The Morris Family Story
When Kizzy Morris and her daughter, Krishanta, came to Philadelphia from Trinidad and Tobago in November 2017 for an appointment, they were expecting to stay here for only one week—so they packed accordingly. They had come to see if doctors at Shriners Hospital for Children would be able to help Krishanta, who was born with Blount Disease—a growth disorder that caused her leg bones to angle inward. After examining her, doctors confirmed that they could treat her, but that she needed to stay and begin procedures immediately.
“She had her first surgery on one leg in January,” recalls Kizzy. “After three months, I was ready to go back home, but the doctor said that they needed to operate on her other leg as well. We just came to spend one week. We did not come with extra money or extra clothes. Fortunately, the doctors put us in touch with the Philadelphia Ronald McDonald House.”
Doctors knew that at the Philadelphia Ronald McDonald House, Kizzy and Krishanta would not have to worry about where to sleep at night or what they would have to eat. “It has been a journey. A very long journey,” says Kizzy. “I thank the Ronald McDonald House. I did not know what to expect at first, but the staff made us feel at home. They make sure you are all right. They are always trying to help us with everything that we might need. They know you already have a primary concern—your child. So they try to help with everything else. I appreciate it so much.”

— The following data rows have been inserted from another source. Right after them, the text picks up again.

<file path="config.mk">
export PLATFORM = sky130hd
export DESIGN_NAME = pipe_buf_ctrl
export DESIGN_NICKNAME = d
export VERILOG_FILES = /design/src/rtl/pbc_pkg.sv /design/src/rtl/pbc_pipe_sel.sv /design/src/rtl/pbc_cmd_dec.sv /design/src/rtl/pbc_bank_cnt.sv /design/src/rtl/pipe_buf_ctrl.sv
export SDC_FILE = /design/constraint.sdc
export NUM_CORES = 1
export LEC_CHECK = 0
export BUFFER_PORTS_ARGS = -buffer_cell sky130_fd_sc_hd__buf_2
export CAP_MARGIN = 20
export CELL_PAD_IN_SITES_DETAIL_PLACEMENT = 1
export CELL_PAD_IN_SITES_GLOBAL_PLACEMENT = 2
export CORE_MARGIN = 2
export CORE_UTILIZATION = 22
export DETAILED_ROUTE_END_ITERATION = 10
export MAX_ROUTING_LAYER = met4
export PLACE_DENSITY = 0.82
export REMOVE_ABC_BUFFERS = 1
export SYNTH_ARGS = -nofsm -noshare
export SYNTH_HDL_FRONTEND = slang
export SYNTH_SLANG_ARGS = --single-unit
</file>
<file path="constraint.sdc">
create_clock -name clk_i -period 4.7 [get_ports clk_i]
set_input_delay 1.41 -clock clk_i [delete_from_list [all_inputs] [get_ports clk_i]]
set_output_delay 1.41 -clock clk_i [all_outputs]
set_load 0.03 [all_outputs]
</file>
<file path="src/rtl/pbc_pkg.sv">
package pbc_pkg;
  localparam int REG_W    = 16;
  localparam int TGL_BIT  = 15;
  localparam int CLR_BIT  = 14;
  localparam int BUSY_BIT = 13;

  typedef struct packed {
    logic dcp;
    logic is_in;
    logic busy;
  } pipe_info_t;

  typedef struct packed {
    logic swap;
    logic clr;
    logic refuse;
  } cmd_t;
endpackage

</file>
<file path="src/rtl/pbc_pipe_sel.sv">
module pbc_pipe_sel
  import pbc_pkg::*;
#(
  parameter int NUM_PIPES = 8,
  parameter int PIPE_W    = 3
) (
  input  logic [PIPE_W-1:0]    cur_pipe_i,
  input  logic [NUM_PIPES-1:0] pipe_dir_i,
  input  logic [NUM_PIPES-1:0] sie_busy_i,
  output pipe_info_t           info_o
);
  logic [NUM_PIPES-1:0] hit;

  for (genvar g = 0; g < NUM_PIPES; g++) begin : g_hit
    assign hit[g] = (cur_pipe_i == PIPE_W'(g));
  end

  always_comb begin
    info_o.dcp   = (cur_pipe_i == '0);
    info_o.is_in = |(hit & pipe_dir_i);
    info_o.busy  = |(hit & sie_busy_i);
  end
endmodule

</file>
<file path="src/rtl/pbc_cmd_dec.sv">
module pbc_cmd_dec
  import pbc_pkg::*;
#(
  parameter int          ADDR_W  = 8,
  parameter logic [ADDR_W-1:0] REG_OFF = 8'h2E
) (
  input  logic              we_i,
  input  logic [ADDR_W-1:0] addr_i,
  input  logic [REG_W-1:0]  wdata_i,
  input  pipe_info_t        info_i,
  input  logic              cont_mode_i,
  input  logic              full_i,
  output cmd_t              cmd_o,
  output logic [REG_W-1:0]  rdata_o
);
  logic hit, wr, clr_req;

  assign hit     = (addr_i == REG_OFF);
  assign wr      = we_i && hit;
  assign clr_req = wr && wdata_i[CLR_BIT] && info_i.is_in && !info_i.dcp;

  always_comb begin
    cmd_o.swap   = wr && wdata_i[TGL_BIT] && !info_i.is_in && cont_mode_i
                   && !full_i && !info_i.dcp;
    cmd_o.clr    = clr_req && !info_i.busy;
    cmd_o.refuse = clr_req && info_i.busy;
  end

  // command bits are strobes; only the busy flag is visible
  always_comb begin
    rdata_o = '0;
    if (hit) rdata_o[BUSY_BIT] = info_i.busy && !info_i.dcp;
  end

  always_comb begin
    a_r7_reserved_zero: assert (rdata_o[12:0] == '0 && rdata_o[15:14] == '0);
  end
endmodule

</file>
<file path="src/rtl/pbc_bank_cnt.sv">
module pbc_bank_cnt #(
  parameter int BUF_BYTES = 64,
  parameter int CNT_W     = $clog2(BUF_BYTES + 1)
) (
  input  logic             clk_i,
  input  logic             rst_ni,
  input  logic             sw_rst_i,
  input  logic             byte_i,
  input  logic             swap_i,
  input  logic             clr_i,
  output logic [CNT_W-1:0] sie_cnt_o,
  output logic [CNT_W-1:0] cpu_cnt_o,
  output logic             full_o
);
  localparam logic [CNT_W-1:0] CAP = CNT_W'(BUF_BYTES);

  assign full_o = (sie_cnt_o == CAP);

  always_ff @(posedge clk_i or negedge rst_ni) begin
    if (!rst_ni) begin
      sie_cnt_o <= '0;
      cpu_cnt_o <= '0;
    end else if (sw_rst_i) begin
      sie_cnt_o <= '0;
      cpu_cnt_o <= '0;
    end else if (swap_i) begin
      cpu_cnt_o <= sie_cnt_o;
      sie_cnt_o <= '0;
    end else if (clr_i) begin
      cpu_cnt_o <= '0;
      sie_cnt_o <= '0;
    end else if (byte_i && !full_o) begin
      sie_cnt_o <= sie_cnt_o + 1'b1;
    end
  end

  a_r8_no_overflow: assert property (@(posedge clk_i) disable iff (!rst_ni)
    sie_cnt_o <= CAP);

  a_r2_count_moves: assert property (@(posedge clk_i) disable iff (!rst_ni)
    swap_i && !sw_rst_i |=> cpu_cnt_o == $past(sie_cnt_o) && sie_cnt_o == '0);

  a_r8_step_one: assert property (@(posedge clk_i) disable iff (!rst_ni)
    !swap_i && !clr_i && !sw_rst_i |=> sie_cnt_o - $past(sie_cnt_o) <= CNT_W'(1));
endmodule

</file>
<file path="src/rtl/pipe_buf_ctrl.sv">
module pipe_buf_ctrl
  import pbc_pkg::*;
#(
  parameter int          NUM_PIPES = 8,
  parameter int          PIPE_W    = $clog2(NUM_PIPES),
  parameter int          ADDR_W    = 8,
  parameter logic [ADDR_W-1:0] REG_OFF = 8'h2E,
  parameter int          BUF_BYTES = 64,
  parameter int          CNT_W     = $clog2(BUF_BYTES + 1)
) (
  input  logic                 clk_i,
  input  logic                 rst_ni,
  input  logic                 sw_rst_i,
  input  logic                 we_i,
  input  logic [ADDR_W-1:0]    addr_i,
  input  logic [15:0]          wdata_i,
  output logic [15:0]          rdata_o,
  input  logic [PIPE_W-1:0]    cur_pipe_i,
  input  logic [NUM_PIPES-1:0] pipe_dir_i,
  input  logic                 cont_mode_i,
  input  logic [NUM_PIPES-1:0] sie_busy_i,
  input  logic                 sie_byte_i,
  output logic                 swap_o,
  output logic                 clr_o,
  output logic                 brdy_o,
  output logic                 err_o,
  output logic [CNT_W-1:0]     sie_cnt_o,
  output logic [CNT_W-1:0]     cpu_cnt_o
);
  pipe_info_t info;
  cmd_t       cmd;
  logic       full;
  logic       swap_q, clr_q, brdy_q, err_q;

  pbc_pipe_sel #(.NUM_PIPES(NUM_PIPES), .PIPE_W(PIPE_W)) u_sel (
    .cur_pipe_i (cur_pipe_i),
    .pipe_dir_i (pipe_dir_i),
    .sie_busy_i (sie_busy_i),
    .info_o     (info)
  );

  pbc_cmd_dec #(.ADDR_W(ADDR_W), .REG_OFF(REG_OFF)) u_dec (
    .we_i        (we_i),
    .addr_i      (addr_i),
    .wdata_i     (wdata_i),
    .info_i      (info),
    .cont_mode_i (cont_mode_i),
    .full_i      (full),
    .cmd_o       (cmd),
    .rdata_o     (rdata_o)
  );

  pbc_bank_cnt #(.BUF_BYTES(BUF_BYTES), .CNT_W(CNT_W)) u_cnt (
    .clk_i     (clk_i),
    .rst_ni    (rst_ni),
    .sw_rst_i  (sw_rst_i),
    .byte_i    (sie_byte_i),
    .swap_i    (cmd.swap),
    .clr_i     (cmd.clr),
    .sie_cnt_o (sie_cnt_o),
    .cpu_cnt_o (cpu_cnt_o),
    .full_o    (full)
  );

  always_ff @(posedge clk_i or negedge rst_ni) begin
    if (!rst_ni) begin
      swap_q <= 1'b0;
      clr_q  <= 1'b0;
      brdy_q <= 1'b0;
      err_q  <= 1'b0;
    end else if (sw_rst_i) begin
      swap_q <= 1'b0;
      clr_q  <= 1'b0;
      brdy_q <= 1'b0;
      err_q  <= 1'b0;
    end else begin
      swap_q <= cmd.swap;
      clr_q  <= cmd.clr;
      brdy_q <= cmd.swap;
      err_q  <= err_q | cmd.refuse;
    end
  end

  assign swap_o = swap_q;
  assign clr_o  = clr_q;
  assign brdy_o = brdy_q;
  assign err_o  = err_q;

  a_r2_no_dcp_swap: assert property (@(posedge clk_i) disable iff (!rst_ni)
    swap_o |-> $past(cur_pipe_i) != '0);

  a_r2_single_pulse: assert property (@(posedge clk_i) disable iff (!rst_ni)
    swap_o |=> !swap_o || $past(we_i));

  a_r4_clear_empties: assert property (@(posedge clk_i) disable iff (!rst_ni)
    clr_o |-> sie_cnt_o == '0 && cpu_cnt_o == '0);

  a_r5_exclusive: assert property (@(posedge clk_i) disable iff (!rst_ni)
    !(swap_o && clr_o));

  a_r6_err_sticky: assert property (@(posedge clk_i) disable iff (!rst_ni)
    err_o && !sw_rst_i |=> err_o);

  a_r1_sw_reset: assert property (@(posedge clk_i) disable iff (!rst_ni)
    sw_rst_i |=> !err_o && !swap_o && !clr_o && sie_cnt_o == '0);
endmodule

</file>
### Yosys cells after proc, flatten, opt, wreduce, memory -nomap -nowiden

Index checks and enable logic that the tools add are counted.

| cells by class | value |
|---|---|
| add/subtract/negate cells | 1 |
| equal/unequal tests | 9 |
| reductions and logical operators | 22 |
| bitwise gates (word level) | 3 |
| muxes and demuxes | 11 |

Operators by type and width:

| kind | count |
|---|---|
| 7-bit two-way mux | 7 |
| 8-bit AND | 2 |
| 8-bit OR reduction | 2 |
| 1-bit logical AND | 13 |
| 3-bit == test (second input constant) | 4 |
| 8-bit by 6-bit == test with 1-bit output (second input constant) | 1 |
| 7-bit by 1-bit adder with 7-bit output (second input constant) | 1 |
| 7-bit == test (second input constant) | 1 |
| 3-bit by 2-bit == test with 1-bit output (second input constant) | 2 |
| 1-bit zero test | 4 |
| 1-bit two-way mux | 4 |
| 4-bit nonzero test | 1 |
| 3-bit by 1-bit == test with 1-bit output (second input constant) | 1 |
| 3-bit zero test | 1 |
| 3-bit nonzero test | 1 |
| 1-bit OR | 1 |

| storage, ports and cells | value |
|---|---|
| word-level logic and storage cells | 51 |
| register bits after elaboration | 17 |
| output and inout bits | 34 |
| input port bits | 49 |

### Depth between registers and ports, before layout

| depth | value |
|---|---|
| word-level depth | 10 |
| gate-level depth with buffers | 7 |
| depth with buffers taken out | 6 |

### Modules after synthesis

From an unflattened synthesis, not the netlist that was laid out.

| second synthesis, totals | value |
|---|---|
| cells, all modules | 109 |
| area, all modules | 1132.3 µm² |

By module, submodules not included:

| module | area an instance (µm²) | cells an instance | instances | seq. area each (µm²) |
|---|---|---|---|---|
| pbc_bank_cnt | 683.2 | 66 | 1 | 350.3 |
| pbc_cmd_dec | 206.4 | 28 | 1 | 0.0 |
| pbc_pipe_sel | 137.6 | 8 | 1 | 0.0 |
| pipe_buf_ctrl | 105.1 | 7 | 1 | 75.1 |

### Worst setup path after synthesis

OpenSTA, ideal clock, no wires.

| path | value |
|---|---|
| path kind | in2out |
| start point | input cur_pipe_i[0] |
| end point | output rdata_o[13] |
| cell stages on the path | 4 |
| slack | 0.700 ns |
| path buffers | 1 |
| required time | 3.290 ns |
| arrival | 2.590 ns |
| cell sequence | buf_6 > mux4_2 > mux2_2 > and4b_1 |

| on the way | value |
|---|---|
| word-level cells in the longest chain between the ends | 5 |
| elaborated cells on any way between the ends | 13 |
| those cells by class | eq/ne (7); mux (1); bitwise (1); reduce/logical (4) |

Ends and longest elaborated chain:

| what | RTL line | source |
|---|---|---|
| from (decl) | pipe_buf_ctrl.sv:18 | `input logic [PIPE_W-1:0] cur_pipe_i,` |
| 3-bit by 1-bit == test with 1-bit output (tied with other cells) | pbc_pipe_sel.sv:15 | `assign hit[g] = (cur_pipe_i == PIPE_W'(g));` |
| 8-bit AND | pbc_pipe_sel.sv:21 | `info_o.busy = \|(hit & sie_busy_i);` |
| 8-bit OR reduction | pbc_pipe_sel.sv:21 |  |
| 1-bit logical AND (*) | pbc_cmd_dec.sv:32 | `if (hit) rdata_o[BUSY_BIT] = info_i.busy && !info_i.dcp;` |
| 1-bit two-way mux (*) | pbc_cmd_dec.sv:32 |  |
| to (decl) | pipe_buf_ctrl.sv:17 | `output logic [15:0] rdata_o,` |

Every way passes the cells marked *; elsewhere a longest branch is shown, timed or not.

### Final worst setup path

Same ends and word-level chain as after synthesis.

==> reports/qor.yml <==
worst_setup_path:
  crit_type: "input port to output port"
  cp.required_ns: 3.29
  r2r_slack_ns: 2.83
  slowest_stage: "mux4_2"
  arrival_ns: 2.80
  cp_max_fo: 5
  r2r_end: "u_cnt.cpu_cnt_o[3]"
  cpPeakStageDelay_ns: 0.52
  cp-start-kind: "input port"
  worst-r2r-cell-count: 6
  cp_cell_sequence: "buf_2 > mux4_2 > mux2_2 > and4b_1 > buf_2"
  crit_top_cell: "buf_2"
  crit_path_end_kind: "output port"
  worstReg2RegStart: "u_cnt.sie_cnt_o[0]"
grt:
  grt_overflow: 0
  grt_usage_pct: 11.12
  antenna_found_initial: 0
  grt_pass1_wl_microns: 4416
  grt_max_degree: 18
  grt_pass1_vias: 925
route:
  drt-total-wl_microns: 2687
  drt-initial-drc-count: 30
  wl_per_cell_microns: 13.24
  vias_per_cell: 4.537
  dr.pass1.iters: 4
  drc: 0
  ant_nets: 0
  vias: 921
clock_network:
  htree_levels: 1
  cts_tree: "yes"
  post_cts_resized: 0
  hold_buffers: 0
  post-cts-setup-buffer-count: 0
  clock_path_buffers: 2
  worstSkewPairLatency_ns: 0.25
  clock-sinks: 17
  cts.clk_slew.worst_paths_ns: 0.07
  cts_buffers: 3
  ctsRootBufferMaster: "clkbuf_8"
cells_and_area:
  areaGrowthSynthToFinish_pct: 27.25
  fillCellCount: 562
  diodes: 0
  fin_util_pct: 28.83
  finalInstanceArea_sq_mm: 0.001344
  finalNetCount: 201
  drive_above_1_share_pct: 42.28
hold_path:
  holdPathStages: 1
  hold_end: "u_cnt.cpu_cnt_o[4]"
  min_from: "u_cnt.cpu_cnt_o[4]"
  hp-class: "register to register"
logic_synthesis:
  ys_async_sr_fraction_pct: 100.0
  ys_seq_area_share_pct: 40.28
  mappedNetlistArea_sq_mm: 0.001056
  synth_area_leaders: "dfrtp_1, buf_4, mux4_2, a22o_1, xor2_1"
  synthTopCellsByCount: "dfrtp_1, buf_4, nor2_1, a22o_1"
  avgSynthCellArea_sq_um: 11.00
  yosysUniqueCellTypes: 25
  yosysWarningCount: 0
  synth_most_common_cell: "dfrtp_1"
  yosys.area.top_type_share_pct: 40.28
  synth.largest_area_cell: "dfrtp_1"
  ys_ff_latch: 17
  synth_ff_type: "dfrtp_1"
  synth_edf_count: 0
  synthCells: 96
job:
  drv_cap: 0
timing:
  fmax_ghz: 0.2377
  finalHoldViolCount: 0
  fin_crit_sh_pct: 89.50
  slew_violations: 0
  finalSetupTns_ns: 0
  clock_skew_ns: 0.001578
  rsz0062_at_grt: "false"
  setup_violations: 0
  tightest_slew_ns: 0.6119
  min_period_ns: 4.207
  fin_ws_ns: 0.4934
  slew_headroom_pct: 59.06
placed_design:
  place_area_sq_mm: 0.001299
  io_buffers: 53
  pre_cts_ws_ns: 0.4684
  hpwl_microns: 2261
  routabilityCongestion: 0.7941
die:
  die_h_microns: 73.28
  die_area_sq_mm: 0.005370
  core_sq_mm: 0.004661
  rows: 25
  dieWidth_microns: 73.28
  initial_utilization_pct: 22.66
  ios: 83
status:
  status: "finished clean"
power_and_ir_drop:
  total_leakage_power_nw: 0.7355
  vdd_ir_drop_max_mv: 0.09063
  p_per_area_mw_per_mm2: 242.3
-- worst max-delay path: cells and delay by family --
family,cells,cell delay (ns)
mux,2,0.84
simple gates,1,0.21
buf+inv,2,0.34
-- worst max-delay path by stage --
| stage | from | to | slack (ns) | depth (start not counted) |
|---|---|---|---|---|
| floorplan | cur_pipe_i[0] | rdata_o[13] | 0.82 | 3 |
| global route | cur_pipe_i[0] | rdata_o[13] | 0.44 | 5 |
| finish | cur_pipe_i[0] | rdata_o[13] | 0.49 | 5 |
| global placement | cur_pipe_i[0] | rdata_o[13] | 0.51 | 5 |
| detailed placement | cur_pipe_i[0] | rdata_o[13] | 0.47 | 5 |
| CTS | cur_pipe_i[0] | rdata_o[13] | 0.47 | 5 |
-- layout make-up --
| type | instances | area (sq um) | share of cell area, % |
|---|---|---|---|
| Tap cell | 54 | 67.56 | 5.028 |
| Inverter | 2 | 7.507 | 0.5587 |
| Timing Repair Buffer | 53 | 265.3 | 19.74 |
| Clock buffer | 4 | 45.04 | 3.352 |
| Multi-Input combinational cell | 73 | 533.0 | 39.66 |
| Sequential cell | 17 | 425.4 | 31.66 |
-- metal layers --
metal | global-route usage [%] | vias up | routed length [microns]
met5 | - | - | 0
met4 | 5.556 | 0 | 40
met3 | 2.195 | 2 | 245
li1 | - | 424 | -
met2 | 16.32 | 60 | 1208
met1 | 14.55 | 435 | 1193
-- flip-flops by register name (all words and copies together), names as in the netlist --
| signal | count |
|---|---|
| brdy_o | 1 |
| clr_o | 1 |
| err_o | 1 |
| u_cnt.cpu_cnt_o | 7 |
| u_cnt.sie_cnt_o | 7 |
-- report_power, final --
part	switching, mW	leakage, nW	internal, mW
Sequential	0.00318	0.236	0.148
Clock	0.0493	0.0228	0.0601
Combinational	0.0405	0.477	0.0246
Total	0.0930	0.736	0.233
-- through the flow --
step	cells	total power, mW	hold WS [ns]
after floorplan	92	0.1935	0.6826
after global placement	199	0.2190	0.4794
after detailed placement	199	0.2203	0.4803
after CTS	203	0.3311	0.4999
after global routing	203	0.3439	0.5104
final	203	0.3256	0.4944
-- cell families (layout without fill, tap and decap cells) --
group | after synthesis | count (layout) | share of synthesized area [%]
buf+inv | 20 | 59 | 14.22
xor+xnor | 6 | 6 | 4.976
compound gates | 11 | 11 | 8.531
simple gates | 32 | 32 | 17.66
mux | 7 | 7 | 11.61
other cells | 1 | 15 | 0.3551
flops | 17 | 17 | 40.28
fa+ha+maj | 2 | 2 | 2.369
-- placed cells by master (no fill, tap or decap), types with 2 or more instances in the layout --
master and n:
nor3_1 2, nor2_1 10, nand2_1 5, inv_1 2
dfrtp_1 17, a22o_1 7, mux4_2 4, conb_1 15
and4b_1 3, a41oi_1 2, buf_2 53, xor2_1 5
ha_1 2, clkbuf_8 3, nand4_1 4, mux2_2 2
nand3_1 4
(Power assumes the default switching activity.)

Krishanta’s spirit has improved since her treatment began. Since the age of three, she has had difficulties walking. “It was very hard to see her going to school all these years, and she had to crawl around her classroom,” says Kizzy. “It was really difficult to know that at night she used to have a lot of pain; her back and feet hurt. It all gave her low self-esteem, and she never wanted to go anywhere. Now, she wants to go everywhere, and everywhere we go, she puts on a dress. It is hard to describe how great it feels for a parent to know that your child is able to go places with you.”
Krishanta has made a couple of good friends at the House—Noah and Hannah—and while they only stay when they have appointments in Philadelphia, she always looks forward to seeing them. She and her mother have also formed a close friendship with another guest family who is staying at the House long-term. “We cook together, we run together,” says Kizzy. “They are teaching us Spanish, and we are teaching them English. We all like to go see the train nearby. We sit there and wave and the conductor looks confused. He must know that we are not from here. We always try to have a little bit of fun after dinner.” Krishanta chimes in, “We also blow bubbles!”
Krishanta has operations and treatment scheduled in the coming months and will continue to have to be away from her father and siblings in Trinidad and Tobago, but her mother has a positive outlook. “It has been rough for us, but we feel like things are smoothing out,” says Kizzy. “We’ll be at the House until November, and her foot should be straight by then, so I am very thankful.”